Abstract

Referring to mass media materials for January, 2016 and a variety of Internet sources, the authors consider some statements and texts describing and estimating a cultural event – an exhibition organized by the Tretyakov Art Gallery and devoted to the 150th birthday anniversary of artist Valentin Serov (October, 2015 – January, 2016). The public’s tempestuous reaction caused by hours-long queuing in the frost in January was reflected in the mirror of language. As a result, the queue for Serov started being used as a set expression in speech.
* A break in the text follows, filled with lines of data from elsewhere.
**src/rtl/pwrr_pkg.sv**
```systemverilog
package pwrr_pkg;
  localparam int NPORTS  = 4;
  localparam int PHASES  = 128;
  localparam int ENTRY_W = 4;
  localparam int TBL_OFF = 1;   // table offset, 16-byte units
  localparam int ADDR_W  = 8;   // word address width
  localparam int SEL_W   = 3;
  localparam int SEL_LSB = 17;

  localparam logic [SEL_W-1:0] SCH_RR  = 3'd0;
  localparam logic [SEL_W-1:0] SCH_TBL = 3'd3;

  // capability word: [31:24] offset, [9:8] log2 entry width, [3:0] phase support
  function automatic logic [31:0] cap_word();
    logic [31:0] c;
    c = '0;
    for (int i = 0; i < 4; i++)
      if ((32 << i) <= PHASES) c[i] = 1'b1;
    c[9:8]   = 2'($clog2(ENTRY_W));
    c[31:24] = 8'(TBL_OFF);
    return c;
  endfunction

  function automatic int cap_phases(logic [31:0] c);
    if (c[3])      return 256;
    else if (c[2]) return 128;
    else if (c[1]) return 64;
    else if (c[0]) return 32;
    return 0;
  endfunction

  function automatic int cap_entry_w(logic [31:0] c);
    return 1 << c[9:8];
  endfunction

  function automatic int cap_dwords(logic [31:0] c);
    return cap_entry_w(c) * cap_phases(c) / 32;
  endfunction

  localparam logic [31:0] CAP = cap_word();
  localparam int NUM_DW   = cap_dwords(CAP);
  localparam int IDX_W    = $clog2(NUM_DW);
  localparam int PH_W     = $clog2(PHASES);
  localparam int EPD      = 32 / ENTRY_W;
  localparam int EPD_W    = $clog2(EPD);
  localparam int PORT_W   = $clog2(NPORTS);
  localparam int TBL_BASE = TBL_OFF * 4;

  // first requester strictly after 'last', circular
  function automatic logic [NPORTS-1:0] rr_pick(logic [NPORTS-1:0] r, logic [PORT_W-1:0] last);
    logic [NPORTS-1:0] g;
    int idx;
    g = '0;
    for (int k = 1; k <= NPORTS; k++) begin
      idx = (int'(last) + k) % NPORTS;
      if (g == '0 && r[idx]) g[idx] = 1'b1;
    end
    return g;
  endfunction

  function automatic logic [PORT_W-1:0] oh_index(logic [NPORTS-1:0] oh);
    logic [PORT_W-1:0] n;
    n = '0;
    for (int i = 0; i < NPORTS; i++)
      if (oh[i]) n = PORT_W'(i);
    return n;
  endfunction
endpackage

```
**src/rtl/pwrr_regs.sv**
```systemverilog
module pwrr_regs
  import pwrr_pkg::*;
(
  input  logic                        clk,
  input  logic                        rst,
  input  logic                        reg_wr,
  input  logic [ADDR_W-1:0]           reg_addr,
  input  logic [31:0]                 reg_wdata,
  output logic [31:0]                 reg_rdata,
  output logic [SEL_W-1:0]            sel,
  output logic [NUM_DW-1:0][31:0]     active
);
  localparam logic [ADDR_W-1:0] A_CAP  = ADDR_W'(0);
  localparam logic [ADDR_W-1:0] A_CTRL = ADDR_W'(1);
  localparam logic [ADDR_W-1:0] A_STAT = ADDR_W'(2);
  localparam logic [ADDR_W-1:0] A_TB   = ADDR_W'(TBL_BASE);
  localparam logic [ADDR_W-1:0] A_TE   = ADDR_W'(TBL_BASE + NUM_DW);

  logic [NUM_DW-1:0][31:0] staged;
  logic                    busy;
  logic [IDX_W-1:0]        cnt;

  // named events for the checks below
  logic             ctrl_wr, load_go, load_done, tbl_hit, tbl_wr;
  logic [IDX_W-1:0] tbl_idx;
  logic [ADDR_W-1:0] tbl_off;

  assign ctrl_wr   = reg_wr && (reg_addr == A_CTRL);
  assign load_go   = ctrl_wr && reg_wdata[0] && !busy;
  assign load_done = busy && (cnt == IDX_W'(NUM_DW - 1));
  assign tbl_hit   = (reg_addr >= A_TB) && (reg_addr < A_TE);
  assign tbl_wr    = reg_wr && tbl_hit;
  assign tbl_off   = reg_addr - A_TB;
  assign tbl_idx   = tbl_off[IDX_W-1:0];

  always_ff @(posedge clk) begin
    if (rst) begin
      sel    <= '0;
      busy   <= 1'b0;
      cnt    <= '0;
      staged <= '0;
      active <= '0;
    end else begin
      if (ctrl_wr) sel <= reg_wdata[SEL_LSB +: SEL_W];
      if (tbl_wr && !busy) staged[tbl_idx] <= reg_wdata;
      if (load_go) begin
        busy <= 1'b1;
        cnt  <= '0;
      end else if (load_done) begin
        busy   <= 1'b0;
        active <= staged;
      end else if (busy) begin
        cnt <= cnt + 1'b1;
      end
    end
  end

  always_comb begin
    reg_rdata = '0;
    if (reg_addr == A_CAP)       reg_rdata = CAP;
    else if (reg_addr == A_CTRL) reg_rdata = 32'(sel) << SEL_LSB;
    else if (reg_addr == A_STAT) reg_rdata = {31'b0, busy};
    else if (tbl_hit)            reg_rdata = staged[tbl_idx];
  end


  busy_rise_chk: assert property (@(posedge clk) disable iff (rst) load_go |=> busy);

  staged_hold_chk: assert property (@(posedge clk) disable iff (rst) (tbl_wr && busy) |=> $stable(staged));

  active_hold_chk: assert property (@(posedge clk) disable iff (rst) !load_done |=> $stable(active));
endmodule

```
**src/rtl/pwrr_sched.sv**
```systemverilog
module pwrr_sched
  import pwrr_pkg::*;
(
  input  logic                    clk,
  input  logic                    rst,
  input  logic [NPORTS-1:0]       req,
  input  logic [SEL_W-1:0]        sel,
  input  logic [NUM_DW-1:0][31:0] active,
  output logic [NPORTS-1:0]       gnt
);
  logic [PH_W-1:0]    ptr;
  logic [31:0]        cur_word;
  logic [ENTRY_W-1:0] cur_ent;
  logic [NPORTS-1:0]  tbl_gnt, rr_gnt;
  logic [PORT_W-1:0]  last;

  assign cur_word = active[ptr[PH_W-1:EPD_W]];
  assign cur_ent  = ENTRY_W'(cur_word >> (int'(ptr[EPD_W-1:0]) * ENTRY_W));

  for (genvar p = 0; p < NPORTS; p++) begin : g_slot
    assign tbl_gnt[p] = req[p] && (cur_ent == ENTRY_W'(p));
  end

  assign rr_gnt = rr_pick(req, last);

  always_comb begin
    if (sel == SCH_TBL)     gnt = tbl_gnt;
    else if (sel == SCH_RR) gnt = rr_gnt;
    else                    gnt = '0;
  end

  always_ff @(posedge clk) begin
    if (rst) begin
      ptr  <= '0;
      last <= PORT_W'(NPORTS - 1);
    end else begin
      ptr <= (ptr == PH_W'(PHASES - 1)) ? '0 : ptr + 1'b1;
      if (sel == SCH_RR && rr_gnt != '0) last <= oh_index(rr_gnt);
    end
  end


  gnt_onehot_chk: assert property (@(posedge clk) disable iff (rst) $onehot0(gnt));

  gnt_req_chk: assert property (@(posedge clk) disable iff (rst) (gnt & ~req) == '0);

  phase_wrap_chk: assert property (@(posedge clk) disable iff (rst)
    (ptr == PH_W'(PHASES - 1)) |=> (ptr == '0));
endmodule

```
**src/rtl/pwrr_port_arbiter.sv**
```systemverilog
module pwrr_port_arbiter
  import pwrr_pkg::*;
(
  input  logic                clk,
  input  logic                rst,
  input  logic [NPORTS-1:0]   req,
  output logic [NPORTS-1:0]   gnt,
  input  logic                reg_wr,
  input  logic [ADDR_W-1:0]   reg_addr,
  input  logic [31:0]         reg_wdata,
  output logic [31:0]         reg_rdata
);
  logic [SEL_W-1:0]        sel;
  logic [NUM_DW-1:0][31:0] active;

  pwrr_regs u_regs (
    .clk       (clk),
    .rst       (rst),
    .reg_wr    (reg_wr),
    .reg_addr  (reg_addr),
    .reg_wdata (reg_wdata),
    .reg_rdata (reg_rdata),
    .sel       (sel),
    .active    (active)
  );

  pwrr_sched u_sched (
    .clk    (clk),
    .rst    (rst),
    .req    (req),
    .sel    (sel),
    .active (active),
    .gnt    (gnt)
  );
endmodule

```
The purpose of the paper is to put forward an interpretation of the mental puzzle of the queue to see Serov’s works pointing out the manifestations of the phenomenon of Russianness, with reference to a linguo-cultural analysis of the speech and text corpus, reflecting the shock situation in question. The article is structured according to the analytical answers to questions, representing public opinion: Why do people queue? Why do people queue to see Serov? What did the queue for Serov demonstrate? The article systematizes comments of art critics, cultural studies scholars, philologists, journalists, and also people who queued to see the exhibition. “Serov passion” enabled the authors to reveal such sides of Russianness as the stability of the rational and the irrational dichotomy, the perception of the irrational as a natural thing, a tendency to joint thinking, sympathy, empathy, a combination of patience and quick temperedness, the domination of the spiritual over the material, the life-asserting need for the beautiful, as well as to catch the energy of the common emotional and aesthetic choice, and feel the genuine nature of the common drive. The analysis demonstrates that all these lead to the emergence of a conceptual metaphor “the queue for Serov is Russia”, based on stereotypes of national exceptionality, and uniqueness. In accordance with the laws of carnivalization, the bias of this conceptualization is burlesqued. Furthermore, the authors reveal another facet of the phenomenon of Russianness, i. e. selfirony that makes not only the latest case-law situation its object, but also the sore spots of modern Russian space – political, economic, legal, and social.